The informal was the most important area of all, ’cos in the informal I could drift in and see the personnel manager and I could say, you know, “That was a miserable affair wasn’t it? What were you doing?” And he knew me, see? And he knew me well enough to say “Get lost” […] or “Aye it was an awful do that wasn’t it?” […]. The informal was a rich seam to tap […] you could give a push and you could say to somebody “that should be on the agenda”.Footnote 89

To a great extent such activity reflected the Church of Scotland’s broader “rediscovery” of industrial issues from the mid-1970s. An editorial in Life and Work in 1978 entitled “The Kirk Must Lead” reflected this new awareness:

The issues of social peace and industrial harmony matter infinitely more than the morality of raffles and even more than the dangers of drink; and they raise questions of human rights in our society that we must face if we are to dare offer advice to other countries. The Kirk must lead.Footnote 90

In the shipyards the Revd Ernest Scott frequently performed a similar “brokerage” role: “If I was invited into a shop stewards’ meeting they might say ‘what do you think, Ernie’, or something you see, and I would say ‘well, I know I’m not in the situation but what I feel is this’, and they would listen.”Footnote 91 This is further evidence that industrial chaplains in the Scottish workplace were neither mistrusted by management nor viewed simplistically by workers as tools of management. Indeed, the idea of being there for the management as well as the men was important to industrial mission. The Revd Angus Turner, for example, firmly believed that the bosses required as much attention as the workers: “I didn’t feel uncomfortable about knocking on the doors of the Managing Director or you know, of the Finance Manager or whatever, because he was just a guy who was in there in a big office and quite lonely perhaps, and in fact they’d like to see you.”Footnote 92

From the mid-1970s several industrial chaplains became drawn into the politics of industrial rationalization. Ironically, after establishing a presence in the workplace, industrial mission increasingly had to deal with the painful disappearance of its industrial congregation. For most chaplains the prospect of industrial closures encouraged a growing social awareness, while some were actively politicized and enthusiastically adopted new “secular” leadership roles. For their part, trade-union campaigners frequently made use of individual chaplains in their public campaigns, not only as conduits to key opinion formers in Scotland and the UK government, but also as representatives of the wider “community” who could emphasize the “humanitarian” impact of closures – characterized by one chaplain as “representing Christendom”. George Wilkie described the declining industrial situation in 1975 as being “confused, turbulent and threatening”, and argued that the Kirk had to be fully engaged and play a role in ensuring that those experiencing difficult situations could “get it right”.Footnote 93 One shipyard shop steward remembered how he and the Revd Colin Anderson were radicalized by the events of the period:

[…] he and I were both politicized by the decline that we faced in shipbuilding by the Thatcher government at that time, who were cutting jobs and we both realized the impact of that […] He took a side. I think that’s why […] he was so welcome. He was forced off that middle line and shared our concerns about our jobs, our families and our communities.Footnote 94

In a similar way the Revd Hugh Ormiston became actively involved in campaigns to stave off pit closures, although he was fully aware that not everyone in the Church would have appreciated his involvement:

I was several times in London with them on these deputations. It allowed them to say that they had the support of the Church, capital C you see. So I represented Christendom in a sense at these meetings […]. A number of people in the Church of Scotland didn’t like that. Actually, in reformed Christianity we are very nervous about anyone representing Christendom like that […] only the Pope really does that kind of job in the world of Catholicism.

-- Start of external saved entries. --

==> config.mk <==
export PLATFORM = sky130hd
export DESIGN_NAME = spi_frame_slave
export DESIGN_NICKNAME = d
export VERILOG_FILES = /design/src/rtl/spi_frame_slave.sv
export SDC_FILE = /design/constraint.sdc
export NUM_CORES = 1
export LEC_CHECK = 0
export ABC_AREA = 1
export CELL_PAD_IN_SITES_DETAIL_PLACEMENT = 1
export CELL_PAD_IN_SITES_GLOBAL_PLACEMENT = 1
export CORE_MARGIN = 8
export CORE_UTILIZATION = 43
export CTS_CLUSTER_DIAMETER = 120
export DETAILED_ROUTE_END_ITERATION = 10
export PLACE_DENSITY_LB_ADDON = 0.1
export SLEW_MARGIN = 20
export SYNTH_ARGS = -nofsm -noshare
export SYNTH_HDL_FRONTEND = slang
export SYNTH_SLANG_ARGS = --single-unit
==> constraint.sdc <==
create_clock -name clk -period 1.5 [get_ports clk]
set_input_delay 0.3 -clock clk [delete_from_list [all_inputs] [get_ports clk]]
set_output_delay 0.3 -clock clk [all_outputs]
set_load 0.01 [all_outputs]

With the Scottish steel industry also disappearing, the Revd John Potter found himself compelled to join the fight against closures:

The Church you see, on occasions appeared to be on the touchlines and it’s easy to criticize; we’re not supposed to be there, we’re supposed to be on the park of life and when you go on the park, you’re into the hard reality […] difficult decisions made by businesses and individuals and managers and unions. It’s tough, hard environments for them, but you’re better there, and that’s where we should be, not pontificating from the sidelines […]. Industrial mission gave us an opportunity to be in and of it, not apart from it.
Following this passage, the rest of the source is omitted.